(Saved data entries)
++++++++++

Source: an optimization exercise on an open RTL-to-GDS flow (aim: a short achievable clock period and few clock cycles). Production flows keep margins and buffers that such runs may drop. The RTL was checked by simulation tests, not by an equivalence proof against the original design. Power is estimated from default activity; no workload was simulated.

// mcpu
module mcpu(input clk, Reset,
            output wire [31:0] imem_addr,
            input  wire [31:0] imem_rdata,
            output wire [31:0] dmem_addr,
            output wire [31:0] dmem_wdata,
            output wire        dmem_we,
            output wire        dmem_re,
            input  wire [31:0] dmem_rdata);
    reg  [31:0] pcF;
    reg         vD;
    reg  [31:0] irD, aD0, aD1, bD0, bD1, wbP;
    reg         hWA, hWB;    
    reg         aluD, lwD, swD, beqD, jD, sameD, wrD;
    reg  [4:0]  dD;
    reg         hAE, hAM, hAW, hBE, hBM, hBW;    
    reg         ldmD;                             
    reg         xSub, xAnd, xOr, xNor, xSlt, xAdd;
    reg         vE, wrE, ldE, stE, jE, beqE, sameE;
    reg  [4:0]  dE;
    reg  [31:0] aE, bE, immE, btgtE;
    reg         opAdd, opSub, opAnd, opOr, opNor, opSlt;
    reg         vM, wrM, ldM;
    reg  [4:0]  dM;
    reg  [31:0] exM, addrM, wdM;
    reg         weM, reM;
    reg         vW, wrW;
    reg  [4:0]  dW;
    reg  [31:0] wbW;
    reg  [31:0] weW;         
    reg         fixup;
    reg  [31:0] fix_btgt, fix_jtgt;
    assign imem_addr  = pcF;
    assign dmem_addr  = addrM;
    assign dmem_wdata = wdM;
    assign dmem_we    = weM;
    assign dmem_re    = reM;
    wire [1023:0] Rflat;
    genvar g;
    generate
        for (g = 0; g < 32; g = g + 1) begin : rf
            reg [31:0] r;
            always @(posedge clk) begin
                if (weW[g])
                    r <= wbW;
            end
            assign Rflat[32*g +: 32] = r;
        end
    endgenerate
    wire [4:0]  rsF = imem_rdata[25:21];
    wire [4:0]  rtF = imem_rdata[20:16];
    wire [31:0] rdA0F = Rflat[32*{1'b0, rsF[3:0]} +: 32];
  ...
==> flow/config.mk <==
export PLATFORM = sky130hd
export DESIGN_NAME = mcpu
export DESIGN_NICKNAME = mcpu
export VERILOG_FILES = /design/flow/design.v
export SDC_FILE = /design/flow/constraint.sdc
export NUM_CORES = 4
export LEC_CHECK = 0
export ABC_CLOCK_PERIOD_IN_PS = 2500
export CAP_MARGIN = 20
export CORE_MARGIN = 2
export CORE_UTILIZATION = 55
export CTS_CLUSTER_DIAMETER = 120
export CTS_CLUSTER_SIZE = 20
export PLACE_DENSITY = 0.7
export SETUP_SLACK_MARGIN = 4.4
export SLEW_MARGIN = 20
export SYNTH_HIERARCHICAL = 1
export SYNTH_MINIMUM_KEEP_SIZE = 0
==> flow/constraint.sdc <==
create_clock -name core_clock -period 7.0 [get_ports {clk}]
set_input_delay 1.4000 -clock core_clock [delete_from_list [all_inputs] [get_ports {clk}]]
set_output_delay 1.4000 -clock core_clock [all_outputs]
set_load 0.01 [all_outputs]
run.sh (not shown) runs the stock make flow with config.mk's settings and CLKGATE_MAP_FILE= SYNTH_SCRIPT=/design/flow/synth_recipe.tcl, a recipe that flattens the netlist after the stock synthesis.
The baseline went through all stages and came out clean.
Testbench counts at the start, summed over its fixed seeds: cycles 14,741.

++++++++++

What you need to do: Please write out only the lines from the one containing "if (weW[g])" to the end of the records above, exactly, both ends included.

Written reply:
                if (weW[g])
                    r <= wbW;
            end
            assign Rflat[32*g +: 32] = r;
        end
    endgenerate
    wire [4:0]  rsF = imem_rdata[25:21];
    wire [4:0]  rtF = imem_rdata[20:16];
    wire [31:0] rdA0F = Rflat[32*{1'b0, rsF[3:0]} +: 32];
  ...
==> flow/config.mk <==
export PLATFORM = sky130hd
export DESIGN_NAME = mcpu
export DESIGN_NICKNAME = mcpu
export VERILOG_FILES = /design/flow/design.v
export SDC_FILE = /design/flow/constraint.sdc
export NUM_CORES = 4
export LEC_CHECK = 0
export ABC_CLOCK_PERIOD_IN_PS = 2500
export CAP_MARGIN = 20
export CORE_MARGIN = 2
export CORE_UTILIZATION = 55
export CTS_CLUSTER_DIAMETER = 120
export CTS_CLUSTER_SIZE = 20
export PLACE_DENSITY = 0.7
export SETUP_SLACK_MARGIN = 4.4
export SLEW_MARGIN = 20
export SYNTH_HIERARCHICAL = 1
export SYNTH_MINIMUM_KEEP_SIZE = 0
==> flow/constraint.sdc <==
create_clock -name core_clock -period 7.0 [get_ports {clk}]
set_input_delay 1.4000 -clock core_clock [delete_from_list [all_inputs] [get_ports {clk}]]
set_output_delay 1.4000 -clock core_clock [all_outputs]
set_load 0.01 [all_outputs]
run.sh (not shown) runs the stock make flow with config.mk's settings and CLKGATE_MAP_FILE= SYNTH_SCRIPT=/design/flow/synth_recipe.tcl, a recipe that flattens the netlist after the stock synthesis.
The baseline went through all stages and came out clean.
Testbench counts at the start, summed over its fixed seeds: cycles 14,741.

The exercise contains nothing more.